Mister Bazalgette was coughing. ‘Are you all right, Mister Dodger?’ he queried. ‘You looked a bit far away for a while.’
Dodger hustled back to reality, smiled at the man and said, ‘Everything is fine, sir.’
Then a hand dropped on his shoulder, and gleefully Charlie said, ‘Excuse me, Mister Bazalgette, I thought I must remind our friend about that trip into the sewers. Benjamin too, because those of us who are his friends would love to see what the dapper chappie will make of the subterranean experience, especially if he slips over in it, and of course I sincerely hope that does not happen. I wonder what shoes he will wear?’ Charlie was smiling, in Dodger’s opinion with a certain touch of cheerful malice – not the nasty sort as such, but maybe the sort you use to tell one of your chums that he is getting too big for his boots. Dodger wouldn’t mind betting that Charlie’s mind was suggesting that the sewer excursion could just possibly be very entertaining as well as instructive.

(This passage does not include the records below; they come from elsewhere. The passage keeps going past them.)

==> src/rtl/core/bgrg_queue.sv <==
// Short queue between the classifying front end and the rectangle back end.
`timescale 1ns / 1ps
module bgrg_queue #(
   parameter int unsigned Depth = bgrg_pkg::QueueDepth
) (
   input  logic               clock,
   input  logic               reset,
   input  bgrg_pkg::work_type in_data,
   input  logic               in_valid,
   output logic               in_ready,
   output bgrg_pkg::work_type out_data,
   output logic               out_valid,
   input  logic               out_ready
);
   import bgrg_pkg::*;

   localparam int unsigned PtrW = (Depth > 1) ? $clog2(Depth) : 1;

   work_type            mem [Depth];
   logic [PtrW-1:0]     wr_ff, wr_in, rd_ff, rd_in;
   logic [PtrW:0]       cnt_ff, cnt_in;
   logic                push, pop;

   assign in_ready = cnt_ff != (PtrW+1)'(Depth);
   assign out_valid = cnt_ff != '0;
   assign out_data = mem[rd_ff];
   assign push = in_valid && in_ready;
   assign pop = out_valid && out_ready;

   always_comb begin
      wr_in = wr_ff;
      rd_in = rd_ff;
      if (push) wr_in = (wr_ff == PtrW'(Depth - 1)) ? '0 : wr_ff + 1'b1;
      if (pop) rd_in = (rd_ff == PtrW'(Depth - 1)) ? '0 : rd_ff + 1'b1;
      cnt_in = cnt_ff + (PtrW+1)'(push) - (PtrW+1)'(pop);
   end

   always_ff @(posedge clock) begin
      if (reset) begin
         wr_ff <= '0;
         rd_ff <= '0;
         cnt_ff <= '0;
      end else begin
         wr_ff <= wr_in;
         rd_ff <= rd_in;
         cnt_ff <= cnt_in;
      end
      if (push) mem[wr_ff] <= in_data;
   end

   assert property (@(posedge clock) disable iff (reset)
      cnt_ff <= (PtrW+1)'(Depth))
      else $error("queue count above depth");
   assert property (@(posedge clock) disable iff (reset)
      push && !pop |=> cnt_ff == $past(cnt_ff) + 1'b1)
      else $error("queue count missed a push");
   assert property (@(posedge clock) disable iff (reset)
      !push && pop |=> cnt_ff == $past(cnt_ff) - 1'b1)
      else $error("queue count missed a pop");
endmodule
<file path="config.mk">
export PLATFORM = sky130hd
export DESIGN_NAME = pcg_random_with_mixed_seed
export DESIGN_NICKNAME = d
export VERILOG_FILES = /design/src/hw/rtl/pcgmix_pkg.sv /design/src/hw/rtl/pcgmix_dp.sv /design/src/hw/rtl/pcg_random_with_mixed_seed.sv
export SDC_FILE = /design/constraint.sdc
export NUM_CORES = 2
export LEC_CHECK = 0
export ABC_AREA = 1
export BUFFER_PORTS_ARGS = -buffer_cell sky130_fd_sc_hd__buf_2
export CORE_MARGIN = 10
export CORE_UTILIZATION = 25
export CTS_BUF_LIST = sky130_fd_sc_hd__clkbuf_8 sky130_fd_sc_hd__clkbuf_16
export DETAILED_ROUTE_END_ITERATION = 7
export HOLD_SLACK_MARGIN = 0.02
export PLACE_DENSITY = 0.51
export REMOVE_ABC_BUFFERS = 1
export SLEW_MARGIN = 15
export SYNTH_ARGS = -nofsm -noshare
export SYNTH_HDL_FRONTEND = slang
export SYNTH_HIERARCHICAL = 1
export SYNTH_SLANG_ARGS = --single-unit
</file>
<file path="constraint.sdc">
create_clock -name clk -period 11.2 [get_ports clk]
set_input_delay 2.8 -clock clk [delete_from_list [all_inputs] [get_ports clk]]
set_output_delay 2.8 -clock clk [all_outputs]
set_load 0.05 [all_outputs]
</file>
$ cat src/hdl/urc_pkg.sv
`default_nettype none
package urc_pkg;

  // Field widths
  localparam int unsigned TICK_W = 16;
  localparam int unsigned DIST_W = 11;

  // Trigger pulse length after reset, in ticks
  localparam logic [TICK_W-1:0] TRIG_TICKS_RESET = 16'd160;

  // Width / 58 as (width * 36158) >> 21, exact for any 16-bit width
  localparam logic [TICK_W-1:0] CM_RECIP = 16'd36158;
  localparam int unsigned CM_SHIFT = 21;
  localparam int unsigned PROD_W = 2 * TICK_W;

  typedef enum logic [1:0] {
    MODE_IDLE  = 2'd0,
    MODE_PULSE = 2'd1
  } mode_t;

  // Sequencer stage result, handed to the scaling stage
  typedef struct packed {
    logic              done;
    logic              busy;
    logic              ready;
    logic [TICK_W-1:0] width;
  } stage_t;

endpackage
`default_nettype wire

$ cat src/hdl/urc_ifs.sv
`default_nettype none
// Input item channel: one timer tick
interface urc_in_if;
  logic valid;
  logic ready;
  logic start_request;
  logic echo_level;
  logic read_request;

  modport source(output valid, start_request, echo_level, read_request, input ready);
  modport sink(input valid, start_request, echo_level, read_request, output ready);
endinterface

// Result item channel
interface urc_out_if;
  logic                       valid;
  logic                       ready;
  logic                       trigger_out;
  logic [urc_pkg::DIST_W-1:0] distance_cm;
  logic                       distance_ready;
  logic                       busy_res;

  modport source(output valid, trigger_out, distance_cm, distance_ready, busy_res,
                 input ready);
  modport sink(input valid, trigger_out, distance_cm, distance_ready, busy_res,
               output ready);
endinterface

// Configuration write channel: trigger_ticks
interface urc_cfg_if;
  logic                       valid;
  logic                       ready;
  logic [urc_pkg::TICK_W-1:0] data;

  modport source(output valid, data, input ready);
  modport sink(input valid, data, output ready);
endinterface
`default_nettype wire

$ cat src/hdl/urc_sequencer.sv
`default_nettype none
module urc_sequencer (
  input  wire logic    clk,
  input  wire logic    rst,
  urc_in_if.sink       samples,
  urc_cfg_if.sink      cfg,
  output urc_pkg::stage_t st,
  output logic         st_valid,
  input  wire logic    st_ready
);
  import urc_pkg::*;

  logic [TICK_W-1:0] trig_ticks;
  logic [TICK_W-1:0] tick_count;
  mode_t             mode;
  mode_t             mode_next;
  logic [TICK_W-1:0] trig_start;
  logic [TICK_W-1:0] echo_start;
  logic              awaiting_fall;
  logic              echo_prev;
  logic              ready_flag;
  logic              ready_next;

  logic              accept;
  logic              rise;
  logic              fall;
  logic              pulse_over;
  logic              started;
  logic              busy_next;
  logic [TICK_W-1:0] width;

  // Config is always writable
  assign cfg.ready = 1'b1;

  // Tick items flow unless the stage register is full and blocked
  assign samples.ready = !st_valid || st_ready;
  assign accept        = samples.valid && samples.ready;

  // Echo edges
  assign rise  = samples.echo_level && !echo_prev && !awaiting_fall;
  assign fall  = !samples.echo_level && echo_prev && awaiting_fall;
  assign width = tick_count - echo_start;

  assign pulse_over = (tick_count - trig_start) >= trig_ticks;

  // Sequencer next state; completion forces idle
  always_comb begin
    mode_next = MODE_IDLE;
    if (!fall) begin
      case (mode)
        MODE_PULSE: mode_next = pulse_over ? MODE_IDLE : MODE_PULSE;
        default:    mode_next = samples.start_request ? MODE_PULSE : MODE_IDLE;
      endcase
    end
  end

  // Sequencer outputs
  always_comb begin
    started   = 1'b0;
    busy_next = 1'b0;
    case (mode)
      MODE_PULSE: started = 1'b0;
      default:    started = !fall && samples.start_request;
    endcase
    case (mode_next)
      MODE_PULSE: busy_next = 1'b1;
      default:    busy_next = 1'b0;
    endcase
  end

  // Ready flag: completion overrides a clear
  always_comb begin
    ready_next = ready_flag;
    if (samples.read_request || started) begin
      ready_next = 1'b0;
    end
    if (fall) begin
      ready_next = 1'b1;
    end
  end

  // Configuration register
  always_ff @(posedge clk) begin
    if (rst) begin
      trig_ticks <= TRIG_TICKS_RESET;
    end else if (cfg.valid && cfg.ready) begin
      trig_ticks <= cfg.data;
    end
  end

  // Ranging state
  always_ff @(posedge clk) begin
    if (rst) begin
      tick_count    <= '0;
      mode          <= MODE_IDLE;
      trig_start    <= '0;
      echo_start    <= '0;
      awaiting_fall <= 1'b0;
      echo_prev     <= 1'b0;
      ready_flag    <= 1'b0;
    end else if (accept) begin
      tick_count <= tick_count + 1'b1;
      mode       <= mode_next;
      echo_prev  <= samples.echo_level;
      ready_flag <= ready_next;
      if (started) begin
        trig_start <= tick_count;
      end
      if (rise) begin
        echo_start    <= tick_count;
        awaiting_fall <= 1'b1;
      end else if (fall) begin
        awaiting_fall <= 1'b0;
      end
    end
  end

  // Stage register toward the scaling stage
  always_ff @(posedge clk) begin
    if (rst) begin
      st_valid <= 1'b0;
    end else if (accept) begin
      st_valid <= 1'b1;
    end else if (st_ready) begin
      st_valid <= 1'b0;
    end
  end

  always_ff @(posedge clk) begin
    if (accept) begin
      st.done  <= fall;
      st.busy  <= busy_next;
      st.ready <= ready_next;
      st.width <= width;
    end
  end

endmodule
`default_nettype wire

$ cat src/hdl/urc_scale.sv
`default_nettype none
module urc_scale (
  input  wire logic       clk,
  input  wire logic       rst,
  input  urc_pkg::stage_t st,
  input  wire logic       st_valid,
  output logic            st_ready,
  urc_out_if.source       results
);
  import urc_pkg::*;

  logic [PROD_W-1:0] prod;
  logic [DIST_W-1:0] quot;
  logic              advance;

  // Centimeters: width / 58 by reciprocal multiply
  assign prod = st.width * CM_RECIP;
  assign quot = prod[CM_SHIFT +: DIST_W];

  assign st_ready = !results.valid || results.ready;
  assign advance  = st_valid && st_ready;

  // Result valid
  always_ff @(posedge clk) begin
    if (rst) begin
      results.valid <= 1'b0;
    end else if (advance) begin
      results.valid <= 1'b1;
    end else if (results.ready) begin
      results.valid <= 1'b0;
    end
  end

  // Stored distance doubles as the result field
  always_ff @(posedge clk) begin
    if (rst) begin
      results.distance_cm <= '0;
    end else if (advance && st.done) begin
      results.distance_cm <= quot;
    end
  end

  always_ff @(posedge clk) begin
    if (advance) begin
      results.trigger_out    <= st.busy;
      results.busy_res       <= st.busy;
      results.distance_ready <= st.ready;
    end
  end

endmodule
`default_nettype wire

$ cat src/hdl/ultrasonic_range_controller.sv
`default_nettype none
// Ultrasonic ranging controller, one timer tick per item.
// Each accepted tick is registered in the sequencer stage, then in
// the scaling stage, whose 16x16 reciprocal multiply sets the split.
// Throughput: 1 tick per cycle while the result side keeps up.
// Reset (rst, synchronous): sequencer idle, timers and distance cleared,
// trigger_ticks back to 160.
module ultrasonic_range_controller (
  input  wire logic clk,
  input  wire logic rst,
  urc_in_if.sink    samples,
  urc_out_if.source results,
  urc_cfg_if.sink   cfg
);
  import urc_pkg::*;

  stage_t st;
  logic   st_valid;
  logic   st_ready;

  urc_sequencer u_seq (
    .clk      (clk),
    .rst      (rst),
    .samples  (samples),
    .cfg      (cfg),
    .st       (st),
    .st_valid (st_valid),
    .st_ready (st_ready)
  );

  urc_scale u_scale (
    .clk      (clk),
    .rst      (rst),
    .st       (st),
    .st_valid (st_valid),
    .st_ready (st_ready),
    .results  (results)
  );

endmodule
`default_nettype wire

$ cat src/flat_wrapper.sv
// flat-port wrapper written by rule: the top's interface ports become plain ports
module ultrasonic_range_controller_flat import urc_pkg::*;
  (clk, rst, samples_valid, samples_start_request, samples_echo_level, samples_read_request, samples_ready, results_valid, results_trigger_out, results_distance_cm, results_distance_ready, results_busy_res, results_ready, cfg_valid, cfg_data, cfg_ready);
  urc_in_if samples_i ();
  urc_out_if results_i ();
  urc_cfg_if cfg_i ();
  input  wire logic clk;
  input  wire logic rst;
  input wire logic [$bits(samples_i.valid)-1:0] samples_valid;
  input wire logic [$bits(samples_i.start_request)-1:0] samples_start_request;
  input wire logic [$bits(samples_i.echo_level)-1:0] samples_echo_level;
  input wire logic [$bits(samples_i.read_request)-1:0] samples_read_request;
  output wire logic [$bits(samples_i.ready)-1:0] samples_ready;
  output wire logic [$bits(results_i.valid)-1:0] results_valid;
  output wire logic [$bits(results_i.trigger_out)-1:0] results_trigger_out;
  output wire logic [$bits(results_i.distance_cm)-1:0] results_distance_cm;
  output wire logic [$bits(results_i.distance_ready)-1:0] results_distance_ready;
  output wire logic [$bits(results_i.busy_res)-1:0] results_busy_res;
  input wire logic [$bits(results_i.ready)-1:0] results_ready;
  input wire logic [$bits(cfg_i.valid)-1:0] cfg_valid;
  input wire logic [$bits(cfg_i.data)-1:0] cfg_data;
  output wire logic [$bits(cfg_i.ready)-1:0] cfg_ready;
  assign samples_i.valid = samples_valid;
  assign samples_i.start_request = samples_start_request;
  assign samples_i.echo_level = samples_echo_level;
  assign samples_i.read_request = samples_read_request;
  assign samples_ready = samples_i.ready;
  assign results_valid = results_i.valid;
  assign results_trigger_out = results_i.trigger_out;
  assign results_distance_cm = results_i.distance_cm;
  assign results_distance_ready = results_i.distance_ready;
  assign results_busy_res = results_i.busy_res;
  assign results_i.ready = results_ready;
  assign cfg_i.valid = cfg_valid;
  assign cfg_i.data = cfg_data;
  assign cfg_ready = cfg_i.ready;
  ultrasonic_range_controller u_core (.clk(clk), .rst(rst), .samples(samples_i), .results(results_i), .cfg(cfg_i));
endmodule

As people milled around him saying their goodbyes to one another, Dodger said to Charlie, ‘I expect you gentlemen are all very busy, so for this trip let us meet at The Lion in Seven Dials. It won’t be a difficult walk from there to where we start and you could keep the growler there. The day after tomorrow, wasn’t it? Maybe seven o’clock? The sunlight will be low and you will be amazed how far it reaches into the sewers, like it was trying to fill them up.’ Then he added, ‘No offence to you, gentlemen, but if I take you down there and something nasty happens to any of you, I will be very upset and so will you. So I’ll do a little walk around there early in the day to make sure there ain’t going to be any problems because you never know. So, if it ain’t on, I’ll make shift to let you know so that it’s postponed.’